━━━━━ Records for the exercise
From an optimization exercise on the open Yosys and OpenROAD flow, aimed at small area and a short achievable clock period; shortcuts taken in it are not production practice. In this exercise RTL edits were held to simulation tests only and were not proved equivalent to the original. Power and IR drop assume default switching activity. No driver is modelled on the clock port, so clocking that relies on it looks cheaper here than on a real chip.

==> flow/design.v (excerpt) <==
module mem_responder #(
  parameter int DEPTH   = 64,
  parameter int LATENCY = 2
) (
  input  logic        clk,
  input  logic        reset,
  input  logic        req_valid,
  output logic        req_ready,
  input  logic        req_we,
  input  logic [31:0] req_addr,
  input  logic [31:0] req_wdata,
  output logic        resp_valid,
  input  logic        resp_ready,
  output logic [31:0] resp_rdata,
  output logic        resp_err
);
Size: about 2,200 flip-flops, roughly 100 I/O pins, roughly 76,000 um2 of cells after synthesis.
clock: 5.0 ns
lec_check: 0
cap_margin: 20
core_margin: 2
core_utilization: 60
cts_cluster_diameter: 80
cts_cluster_size: 24
place_density: 0.7
setup_slack_margin: 2.85
slew_margin: 20
synth_hierarchical: 1
standard.sh (not shown) runs the stock make flow with config.mk's settings and CLKGATE_MAP_FILE= SYNTH_SCRIPT=/design/flow/synth_recipe.tcl, a recipe that flattens the netlist after the stock synthesis.
==> flow/flow/run.sh <==
#!/bin/bash
# The standard layout (standard.sh, unchanged synthesis and steps) with a
# few resizer/placement/CTS settings changed:
#  - the port buffers are plain buf_2 cells instead of the delay cells that
#    buffer_ports picks by default;
#  - gate sizing may change a cell's footprint (MATCH_CELL_FOOTPRINT=0);
#  - after the placement-stage repair_design, flow/place_hook.tcl moves each
#    output port's buffer next to the cell driving it, and puts the flip-flop
#    reset pins behind their own buffer; detailed placement then legalizes;
#  - clock tree synthesis (24-sink clusters, as config.mk says) adds no dummy
#    load cells (-dont_use_dummy_load).
# make's output goes to flow_make.log; each ORFS step keeps its own log under
# orfs/logs.
set -euo pipefail
here=$(pwd)
export BUFFER_PORTS_ARGS="-buffer_cell sky130_fd_sc_hd__buf_2"
export POST_RESIZE_TCL="$here/flow/place_hook.tcl"
export CTS_ARGS="-sink_clustering_enable -repair_clock_nets -sink_clustering_size 24 -sink_clustering_max_diameter 80 -dont_use_dummy_load"
if ! bash standard.sh MATCH_CELL_FOOTPRINT=0 finish > flow_make.log 2>&1; then
  tail -50 flow_make.log
  exit 1
fi
tail -20 flow_make.log
Other scripts of this flow, unchanged in this note and not shown: flow/flow/place_hook.tcl
Rerun with:
CORE_UTILIZATION = 65   (was 60)
PLACE_DENSITY = 0.75   (was 0.7)
SETUP_SLACK_MARGIN = 2.75   (was 2.85)
Die area shrinks by 7.6%.
Global-route usage grows by 3.1 points.
Routed wire length grows by about 0.8%.
Worst setup slack got worse by 0.13 ns.
Via count grows by about 1.5%.
Utilization grows by 5.0 points.
Fmax shrinks by about 5%.
Power shrinks by 0.32%.
Cell count shrinks by about 2.2%.
Non-clock buffer count shrinks by 4.

mem_responder again, from the RTL that the note above started with.
clock: 5.0 ns
lec_check: 0
cap_margin: 20
core_margin: 2
core_utilization: 60
cts_cluster_diameter: 80
cts_cluster_size: 30
place_density: 0.7
setup_slack_margin: 2.85
slew_margin: 20
synth_hierarchical: 1
==> flow/flow/run.sh <==
#!/bin/bash
# The standard layout (standard.sh, unchanged synthesis and steps) with a
# few resizer/placement/CTS settings changed:
#  - the port buffers are plain buf_2 cells instead of the delay cells that
#    buffer_ports picks by default;
#  - gate sizing may change a cell's footprint (MATCH_CELL_FOOTPRINT=0);
#  - after the placement-stage repair_design, flow/place_hook.tcl moves each
#    output port's buffer next to the cell driving it, and puts the flip-flop
#    reset pins behind their own buffer; detailed placement then legalizes;
#  - clock tree synthesis (30-sink clusters, as config.mk says) adds no dummy
#    load cells (-dont_use_dummy_load).
# make's output goes to flow_make.log; each ORFS step keeps its own log under
# orfs/logs.
set -euo pipefail
here=$(pwd)
export BUFFER_PORTS_ARGS="-buffer_cell sky130_fd_sc_hd__buf_2"
export POST_RESIZE_TCL="$here/flow/place_hook.tcl"
export CTS_ARGS="-sink_clustering_enable -repair_clock_nets -sink_clustering_size 30 -sink_clustering_max_diameter 80 -dont_use_dummy_load"
if ! bash standard.sh MATCH_CELL_FOOTPRINT=0 finish > flow_make.log 2>&1; then
  tail -50 flow_make.log
  exit 1
fi
tail -20 flow_make.log
Other scripts of this flow, unchanged in this note and not shown: flow/flow/place_hook.tcl
Then changed:
CORE_UTILIZATION = 55   (was 60)
PLACE_DENSITY = 0.65   (was 0.7)
Via count is lower by about 1.2%.
Cell area goes up by 0.65%.
Worst setup slack is worse by 94 ps.
Count of clock-buffer cells in the layout is higher by 9.
First-iteration DRC count grows by about 3%.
━━━━━━━━━━
## Work required
Would you please output every record again, exactly?

## Response
From an optimization exercise on the open Yosys and OpenROAD flow, aimed at small area and a short achievable clock period; shortcuts taken in it are not production practice. In this exercise RTL edits were held to simulation tests only and were not proved equivalent to the original. Power and IR drop assume default switching activity. No driver is modelled on the clock port, so clocking that relies on it looks cheaper here than on a real chip.

==> flow/design.v (excerpt) <==
module mem_responder #(
  parameter int DEPTH   = 64,
  parameter int LATENCY = 2
) (
  input  logic        clk,
  input  logic        reset,
  input  logic        req_valid,
  output logic        req_ready,
  input  logic        req_we,
  input  logic [31:0] req_addr,
  input  logic [31:0] req_wdata,
  output logic        resp_valid,
  input  logic        resp_ready,
  output logic [31:0] resp_rdata,
  output logic        resp_err
);
Size: about 2,200 flip-flops, roughly 100 I/O pins, roughly 76,000 um2 of cells after synthesis.
clock: 5.0 ns
lec_check: 0
cap_margin: 20
core_margin: 2
core_utilization: 60
cts_cluster_diameter: 80
cts_cluster_size: 24
place_density: 0.7
setup_slack_margin: 2.85
slew_margin: 20
synth_hierarchical: 1
standard.sh (not shown) runs the stock make flow with config.mk's settings and CLKGATE_MAP_FILE= SYNTH_SCRIPT=/design/flow/synth_recipe.tcl, a recipe that flattens the netlist after the stock synthesis.
==> flow/flow/run.sh <==
#!/bin/bash
# The standard layout (standard.sh, unchanged synthesis and steps) with a
# few resizer/placement/CTS settings changed:
#  - the port buffers are plain buf_2 cells instead of the delay cells that
#    buffer_ports picks by default;
#  - gate sizing may change a cell's footprint (MATCH_CELL_FOOTPRINT=0);
#  - after the placement-stage repair_design, flow/place_hook.tcl moves each
#    output port's buffer next to the cell driving it, and puts the flip-flop
#    reset pins behind their own buffer; detailed placement then legalizes;
#  - clock tree synthesis (24-sink clusters, as config.mk says) adds no dummy
#    load cells (-dont_use_dummy_load).
# make's output goes to flow_make.log; each ORFS step keeps its own log under
# orfs/logs.
set -euo pipefail
here=$(pwd)
export BUFFER_PORTS_ARGS="-buffer_cell sky130_fd_sc_hd__buf_2"
export POST_RESIZE_TCL="$here/flow/place_hook.tcl"
export CTS_ARGS="-sink_clustering_enable -repair_clock_nets -sink_clustering_size 24 -sink_clustering_max_diameter 80 -dont_use_dummy_load"
if ! bash standard.sh MATCH_CELL_FOOTPRINT=0 finish > flow_make.log 2>&1; then
  tail -50 flow_make.log
  exit 1
fi
tail -20 flow_make.log
Other scripts of this flow, unchanged in this note and not shown: flow/flow/place_hook.tcl
Rerun with:
CORE_UTILIZATION = 65   (was 60)
PLACE_DENSITY = 0.75   (was 0.7)
SETUP_SLACK_MARGIN = 2.75   (was 2.85)
Die area shrinks by 7.6%.
Global-route usage grows by 3.1 points.
Routed wire length grows by about 0.8%.
Worst setup slack got worse by 0.13 ns.
Via count grows by about 1.5%.
Utilization grows by 5.0 points.
Fmax shrinks by about 5%.
Power shrinks by 0.32%.
Cell count shrinks by about 2.2%.
Non-clock buffer count shrinks by 4.

mem_responder again, from the RTL that the note above started with.
clock: 5.0 ns
lec_check: 0
cap_margin: 20
core_margin: 2
core_utilization: 60
cts_cluster_diameter: 80
cts_cluster_size: 30
place_density: 0.7
setup_slack_margin: 2.85
slew_margin: 20
synth_hierarchical: 1
==> flow/flow/run.sh <==
#!/bin/bash
# The standard layout (standard.sh, unchanged synthesis and steps) with a
# few resizer/placement/CTS settings changed:
#  - the port buffers are plain buf_2 cells instead of the delay cells that
#    buffer_ports picks by default;
#  - gate sizing may change a cell's footprint (MATCH_CELL_FOOTPRINT=0);
#  - after the placement-stage repair_design, flow/place_hook.tcl moves each
#    output port's buffer next to the cell driving it, and puts the flip-flop
#    reset pins behind their own buffer; detailed placement then legalizes;
#  - clock tree synthesis (30-sink clusters, as config.mk says) adds no dummy
#    load cells (-dont_use_dummy_load).
# make's output goes to flow_make.log; each ORFS step keeps its own log under
# orfs/logs.
set -euo pipefail
here=$(pwd)
export BUFFER_PORTS_ARGS="-buffer_cell sky130_fd_sc_hd__buf_2"
export POST_RESIZE_TCL="$here/flow/place_hook.tcl"
export CTS_ARGS="-sink_clustering_enable -repair_clock_nets -sink_clustering_size 30 -sink_clustering_max_diameter 80 -dont_use_dummy_load"
if ! bash standard.sh MATCH_CELL_FOOTPRINT=0 finish > flow_make.log 2>&1; then
  tail -50 flow_make.log
  exit 1
fi
tail -20 flow_make.log
Other scripts of this flow, unchanged in this note and not shown: flow/flow/place_hook.tcl
Then changed:
CORE_UTILIZATION = 55   (was 60)
PLACE_DENSITY = 0.65   (was 0.7)
Via count is lower by about 1.2%.
Cell area goes up by 0.65%.
Worst setup slack is worse by 94 ps.
Count of clock-buffer cells in the layout is higher by 9.
First-iteration DRC count grows by about 3%.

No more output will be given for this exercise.